What Mac Donald learned in her work is shown in this book, with chapters like "The Billions of Dollars That Made Things Worse," "Why Johnny's Teachers Can't Teach," "Public Health Quackery," and "Revisionist Lust: The Smithsonian Today."

One of the most powerful chapters to me was "Homeless Advocates in Outer Space," which described a 1990s program by the Business Improvement District of Times Square to do exactly what advocates for the homeless seem to think has never been tried -- provide a no-strings-attached outreach to feed and clean and house the homeless, then offer every kind of help to get them on their feet provided they refrain from drug and alcohol use for a period of time. "One year and $700,000 later, only two people had accepted housing," Mac Donald reports. And this is only one of the programs described, a hint of the millions spent that helped hardly anyone. She concludes, "A sane homeless policy would acknowledge two basic realities. First, many people on the streets need treatment, not housing. For the sickest, legislators need to change rules against involuntary confinement, and states need to recommission mental hospitals emptied by deinstitutionalization. Second, for the rest of the homeless the best medicine is the expectation of responsible behavior -- the expectation of work and civil and lawful conduct in public spaces."
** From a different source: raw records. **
Context: an optimization exercise on an open-source flow, tuned for small area, a short achievable clock period and few clock cycles. The choices shown serve that exercise and are no tape-out recipe. Where RTL was checked, it was by simulation tests only, not by an equivalence proof against the original. No functional check of the RTL was part of runs 1 and 2. Power and IR drop assume default switching activity.

==> design/flow/design.v <==
module baton_relay_core (
    input  wire        clk,
    input  wire        rst,
    input  wire [63:0] cfg_turns_required,
    input  wire        cmd_valid,
    output wire        cmd_ready,
    input  wire [1:0]  cmd_op,
    input  wire [7:0]  cmd_seed,
    input  wire        rx_valid,
    output wire        rx_ready,
    input  wire [63:0] rx_data,
    input  wire [3:0]  rx_len,
    input  wire        rx_fin,
    input  wire        offer_valid,
    output wire        offer_ready,
    input  wire [15:0] offer_len,
    output wire        tx_valid,
    input  wire        tx_ready,
    output wire [63:0] tx_data,
    output wire [3:0]  tx_len,
    output wire        tx_fin,
    output wire        tx_last,
    output wire        idle,
    output wire [2:0]  state,
    output wire        role,
    output wire [7:0]  baton_out,
    output wire [7:0]  baton_in,
    output wire [63:0] turn_count,
    output wire [63:0] rx_byte_count,
    output wire [2:0]  close_code,
    output wire        dgram_ready,
    output wire [7:0]  dgram_value
);
    localparam OP_ACCEPT   = 2'd0;
    localparam OP_CONNECT  = 2'd1;
    localparam OP_DEREG    = 2'd2;
    localparam OP_TIMEOUT  = 2'd3;
    localparam S_IDLE   = 3'd0;
    localparam S_READY  = 3'd1;
    localparam S_SENT   = 3'd2;
    localparam S_DONE   = 3'd3;
    localparam S_CLOSED = 3'd5;
    localparam [1:0] CC_SUCCESS   = 2'b00;
    localparam [1:0] CC_MALFORMED = 2'b01;
    localparam [1:0] CC_TIMEOUT   = 2'b10;
    localparam [1:0] CC_NONE      = 2'b11;
    localparam [1:0] D_IDLE = 2'd0;    
    localparam [1:0] D_LEN2 = 2'd1;    
    localparam [1:0] D_BODY = 2'd2;    
    localparam [1:0] D_DONE = 2'd3;    
    reg [2:0]  st;
    reg        role_r;
    reg [7:0]  baton_out_r;
    reg [7:0]  baton_in_r;
    reg        first_seen;
    reg [63:1] tc_hi;           
    reg [63:0] turns_req;
    reg [63:0] rx_bytes;
    reg [1:0]  cc;
    reg        dgram_ready_r;
    reg [7:0]  dgram_value_r;
    reg [1:0]  dph;
    reg [13:0] rem;             
    reg        send_q;          
    reg [14:0] fl;              
    reg        tx_busy;
    reg        last_r;          
    reg [12:0] cnt;             
    reg [3:0]  plen;            
    reg        fin_o;           
    reg [1:0]  hdr;             
    reg        turn_pend;
    wire in_idle = !tx_busy && !turn_pend;
    assign idle        = in_idle;
    assign cmd_ready   = in_idle;
    assign rx_ready    = in_idle;
    assign offer_ready = in_idle;
    wire tc0 = (st != S_IDLE) && !role_r;
    assign state         = st;
    assign role          = role_r;
    assign baton_out     = baton_out_r;
    assign baton_in      = baton_in_r;
    assign turn_count    = {tc_hi, tc0};
    assign rx_byte_count = rx_bytes;
    assign close_code    = {cc[1], cc[0], cc[1] & cc[0]};
    assign dgram_ready   = dgram_ready_r;
    assign dgram_value   = dgram_value_r;
    wire active = (st != S_IDLE) && (st != S_CLOSED);
    wire cmd_go   = in_idle && cmd_valid;
    wire rx_go    = in_idle && !cmd_valid && rx_valid;
    wire offer_go = in_idle && !cmd_valid && !rx_valid && offer_valid;
    wire [3:0] beat_len = last_r ? plen : 4'd8;
    wire       beat_fin = last_r && fin_o;
    reg [63:0] beat_data;
    integer i;
    always @(*) begin
        for (i = 0; i < 8; i = i + 1)
            beat_data[i*8 +: 8] = (beat_fin && (i + 1 >= plen)) ? baton_out_r : 8'd0;
        if (hdr[0]) beat_data[7:0]  = 8'h3f;
        if (hdr[1]) beat_data[15:0] = 16'hff7f;
    end
    assign tx_valid = tx_busy;
    assign tx_data  = beat_data;
    assign tx_len   = beat_len;
    assign tx_fin   = beat_fin;
    assign tx_last  = last_r;
    wire beat_go = tx_busy && tx_ready;
    wire [15:0] m = offer_len;
    wire        offer_writes = active && send_q && (m != 16'd0);
    wire        choose = (fl == 15'd0);
    wire [14:0] frame_left = !choose ? fl :
                             (baton_out_r == 8'd0) ? 15'd2 :
                             (m == 16'd1) ? 15'd65 : 15'd16386;
    wire        covers = (m >= {1'b0, frame_left});
    wire [15:0] w1 = (covers ? {1'b0, frame_left} : m) - 16'd1;    
    wire [14:0] fl_after = frame_left - m[14:0];
    wire [7:0] b0 = rx_data[7:0];
    wire [7:0] b1 = rx_data[15:8];
    wire [3:0] n  = rx_len;
    reg [14:0] idx;
    always @(*) begin
        case (dph)
        D_IDLE:  idx = b0[6] ? ({1'b0, b0[5:0], b1} + 15'd2) : ({9'd0, b0[5:0]} + 15'd1);
        D_LEN2:  idx = {1'b0, rem[13:8], b0} + 15'd1;
        default: idx = {1'b0, rem};
        endcase
    end
    wire        bad_pfx   = (dph == D_IDLE) && b0[7];
    wire        has_baton = (idx[14:3] == 12'd0) && ({1'b0, idx[2:0]} < n);
    wire        extra     = (idx[14:3] == 12'd0) && ({1'b0, idx[2:0]} + 4'd1 < n);
    wire [7:0]  rx_baton  = rx_data[idx[2:0]*8 +: 8];
    wire [14:0] rem_next  = idx - {11'd0, n};
    wire        pfx_split = (dph == D_IDLE) && b0[6] && (n == 4'd1);
    wire rx_n0      = (n == 4'd0);
    wire rx_close   = rx_n0 ? (rx_fin && (dph == D_LEN2 || dph == D_BODY))
                            : ((dph == D_DONE) || bad_pfx || (has_baton && extra) ||
                               (rx_fin && !has_baton));
    wire rx_turn    = !rx_n0 && (dph != D_DONE) && !bad_pfx && has_baton && !extra;
    wire [7:0]  b          = baton_in_r;
    wire [7:0]  b_plus1    = b + 8'd1;
    wire [7:0]  b_corrupt  = b + 8'd31;
    wire [63:1] tc_inc     = tc_hi + 63'd1;
    wire [63:0] tc_peer    = role_r ? {tc_hi, 1'b1} : {tc_inc, 1'b0};
    wire        terminal   = (tc_peer >= turns_req);
    wire        corrupting = (turns_req == 64'd257) && (tc_peer >= 64'd4);
    wire        seq_error  = first_seen && (b != baton_out_r + 8'd1);
    wire [4:0]  m7a        = {2'd0, b[2:0]} + {2'd0, b[5:3]} + {3'd0, b[7:6]};
    wire [3:0]  m7b        = {1'b0, m7a[2:0]} + {2'd0, m7a[4:3]};
    wire        arm_dgram  = role_r ? (m7b == 4'd1 || m7b == 4'd8)
                                    : (m7b == 4'd0 || m7b == 4'd7);
    wire [4:0]  rxb_lo   = {1'b0, rx_bytes[3:0]} + {1'b0, n};
    wire [63:4] rxb_hi1  = rx_bytes[63:4] + 60'd1;
    always @(posedge clk) begin
        if (rst) begin
            st            <= S_IDLE;
            role_r        <= 1'b0;
            baton_out_r   <= 8'd0;
            baton_in_r    <= 8'd0;
            first_seen    <= 1'b0;
            tc_hi         <= 63'd0;
            rx_bytes      <= 64'd0;
            cc            <= CC_NONE;
            dgram_ready_r <= 1'b0;
            dgram_value_r <= 8'd0;
            dph           <= D_IDLE;
            send_q        <= 1'b0;
            fl            <= 15'd0;
            tx_busy       <= 1'b0;
            turn_pend     <= 1'b0;
        end else begin
            if (cmd_go) begin
                case (cmd_op)
                OP_ACCEPT, OP_CONNECT: begin
                    if (st == S_IDLE &&
                        (cmd_op == OP_CONNECT || (cmd_seed >= 8'd1 && cmd_seed <= 8'd128))) begin
                        st            <= S_READY;
                        role_r        <= (cmd_op == OP_CONNECT);
                        baton_out_r   <= (cmd_op == OP_ACCEPT) ? cmd_seed : 8'd0;
                        baton_in_r    <= 8'd0;
                        first_seen    <= 1'b0;
                        turns_req     <= cfg_turns_required;
                        tc_hi         <= 63'd0;
                        rx_bytes      <= 64'd0;
                        cc            <= CC_NONE;
                        dgram_ready_r <= 1'b0;
                        dgram_value_r <= 8'd0;
                        dph           <= D_IDLE;
                        fl            <= 15'd0;
                        send_q        <= (cmd_op == OP_ACCEPT);
                    end
                end
                OP_DEREG: begin
                    if (st != S_IDLE) begin
                        if (role_r) begin
                            st <= S_CLOSED;
                        end else begin
                            st            <= S_IDLE;
                            role_r        <= 1'b0;
                            baton_out_r   <= 8'd0;
                            baton_in_r    <= 8'd0;
                            first_seen    <= 1'b0;
                            tc_hi         <= 63'd0;
                            rx_bytes      <= 64'd0;
                            cc            <= CC_NONE;
                            dgram_ready_r <= 1'b0;
                            dgram_value_r <= 8'd0;
                            dph           <= D_IDLE;
                            send_q        <= 1'b0;
                            fl            <= 15'd0;
                        end
                    end
                end
                default: begin  
                    if (active) begin
                        st <= S_CLOSED;
                        cc <= CC_TIMEOUT;
                    end
                end
                endcase
            end
            if (rx_go && active) begin
                rx_bytes <= {rxb_lo[4] ? rxb_hi1 : rx_bytes[63:4], rxb_lo[3:0]};
                if (rx_close) begin
                    st <= S_CLOSED;
                    cc <= CC_MALFORMED;
                end
                if (!rx_n0 && dph != D_DONE && !bad_pfx) begin
                    if (has_baton) begin
                        baton_in_r <= rx_baton;
                        dph        <= D_DONE;
                    end else if (pfx_split) begin
                        dph        <= D_LEN2;
                        rem[13:8]  <= b0[5:0];
                    end else begin
                        dph        <= D_BODY;
                        rem        <= rem_next[13:0];
                    end
                end
                if (rx_turn)
                    turn_pend <= 1'b1;
            end
            if (offer_go) begin
                tx_busy <= 1'b1;
                hdr     <= 2'b00;
                fin_o   <= 1'b0;
                if (offer_writes) begin
                    cnt    <= w1[15:3];
                    last_r <= (w1[15:3] == 13'd0);
                    plen   <= {1'b0, w1[2:0]} + 4'd1;
                    if (choose)
                        hdr <= (baton_out_r == 8'd0) ? 2'b00 :
                               (m == 16'd1) ? 2'b01 : 2'b10;
                    if (covers) begin
                        fin_o  <= 1'b1;
                        fl     <= 15'd0;
                        send_q <= 1'b0;
                        dph    <= D_IDLE;
                        if (st != S_DONE)
                            st <= S_SENT;
                    end else begin
                        fl     <= fl_after;
                    end
                end else begin
                    cnt    <= 13'd0;
                    last_r <= 1'b1;
                    plen   <= 4'd0;
                end
            end
            if (beat_go) begin
                hdr    <= 2'b00;
                cnt    <= cnt - 13'd1;
                last_r <= (cnt == 13'd1);
                if (last_r)
                    tx_busy <= 1'b0;
            end
            if (turn_pend) begin
                turn_pend <= 1'b0;
                if (b == 8'd0) begin
                    st <= S_CLOSED;
                    cc <= CC_SUCCESS;
                end else if (seq_error) begin
                    st <= S_CLOSED;
                    cc <= CC_MALFORMED;
                end else begin
                    first_seen <= 1'b1;
                    if (terminal) begin
                        baton_out_r <= 8'd0;
                        st          <= S_DONE;
                    end else if (corrupting) begin
                        baton_out_r <= (b_corrupt == 8'd0) ? 8'd1 : b_corrupt;
                        st          <= S_SENT;
                    end else begin
                        baton_out_r <= b_plus1;
                        st          <= S_SENT;
                    end
                    if (arm_dgram) begin
                        dgram_ready_r <= 1'b1;
                        dgram_value_r <= b;
                    end
                    tc_hi  <= tc_inc;
                    send_q <= 1'b1;
                    fl     <= 15'd0;
                end
            end
        end
    end
endmodule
When The Burden of Bad Ideas was published, the New York Times Book Review said "this book has the freshness of a stiff, changing breeze." With the rush among governors and mayors to empty prisons and allow tremendous homeless encampments, and ding-dongs like Mike Bloomberg disowning all the policies that made his political leadership successful, I think it's safe to say that Mac Donald's essays, backed by interviews, observation, and deep research, have been completely ignored by those empowered to make better public policy. In fact, just last year she had a look at San Francisco's intractable homeless situation and found a situation even uglier than described in Burden. I doubt her work finds a welcome in the New York Times Book Review today.

I would advise anyone interested in the problems of urban decay to read The Burden of Bad Ideas. Urban problems have been given the breath of new life since the book was published. The causes have not changed, but now the idiocy that led to bad public policy has seeped into an urban population incapable of seeing how its participation in bad ideas leads to its own misery. This book ought to be required reading for every political science major in the country.

Instead, of course, Mac Donald gets silenced on campuses by the usual idiots who can't bear to hear anything resembling the truth.